[Saved entries]
- Opening Delimiter -

==> src/design/csl_pkg.sv <==
// shared types and constants for the calibration sweep linear fit block
// no dependencies; imported by csl_mul, csl_div and the top level
`default_nettype none
package csl_pkg;

    // arithmetic widths of the serial units
    localparam int ACC_W  = 64;
    localparam int PROD_W = 96;
    localparam int CNT_W  = $clog2(PROD_W);

    // micrometres per volt in Q16.8 times the millivolt scale
    localparam logic [ACC_W-1:0] SCALE_K = 64'd256000;

    // request codes
    typedef enum logic [2:0] {
        REQ_COMMIT = 3'd0,
        REQ_SET    = 3'd1,
        REQ_INC    = 3'd2,
        REQ_DEC    = 3'd3,
        REQ_HALT   = 3'd4
    } t_req;

    // configuration register indexes
    typedef enum logic [1:0] {
        CFG_SAMPLE_COUNT = 2'd0,
        CFG_START_LOC    = 2'd1,
        CFG_END_LOC      = 2'd2,
        CFG_LOC_STEP     = 2'd3
    } t_cfg;

    // sequencer states
    typedef enum logic [3:0] {
        S_IDLE,
        S_XX,
        S_XY,
        S_ND,
        S_SX2,
        S_NXY,
        S_SXY,
        S_EMUL,
        S_EDIV,
        S_LOC,
        S_VMUL,
        S_VDIV,
        S_FIN
    } t_state;

endpackage
`default_nettype wire

==> src/design/csl_mul.sv <==
// bit-serial shift-add multiplier, one multiplier bit per cycle
// depends on csl_pkg; stops as soon as the remaining multiplier bits are zero
`default_nettype none
module csl_mul (
    input  wire logic                        i_clk,
    input  wire logic                        i_rst_n,
    input  wire logic                        i_start,
    input  wire logic [csl_pkg::ACC_W-1:0]   i_a,
    input  wire logic [csl_pkg::ACC_W-1:0]   i_b,
    output logic                             o_done,
    output logic [csl_pkg::PROD_W-1:0]       o_prod
);
    import csl_pkg::*;

    logic              r_busy;
    logic [PROD_W-1:0] r_a;
    logic [ACC_W-1:0]  r_b;
    logic [PROD_W-1:0] r_acc;

    // control
    always_ff @(posedge i_clk) begin
        if (!i_rst_n) begin
            r_busy <= 1'b0;
        end else if (i_start) begin
            r_busy <= 1'b1;
        end else if (r_busy && r_b == '0) begin
            r_busy <= 1'b0;
        end
    end

    // shift-add datapath
    always_ff @(posedge i_clk) begin
        if (i_start) begin
            r_a   <= PROD_W'(i_a);
            r_b   <= i_b;
            r_acc <= '0;
        end else if (r_busy && r_b != '0) begin
            if (r_b[0]) begin
                r_acc <= r_acc + r_a;
            end
            r_a <= r_a << 1;
            r_b <= r_b >> 1;
        end
    end

    assign o_done = r_busy && (r_b == '0);
    assign o_prod = r_acc;
endmodule
`default_nettype wire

- Closing Delimiter -

• EXERCISE PROMPT:
Return all lines from the entries that contain the string "multiplier".

• ANSWER TO THE EXERCISE:
// bit-serial shift-add multiplier, one multiplier bit per cycle
// depends on csl_pkg; stops as soon as the remaining multiplier bits are zero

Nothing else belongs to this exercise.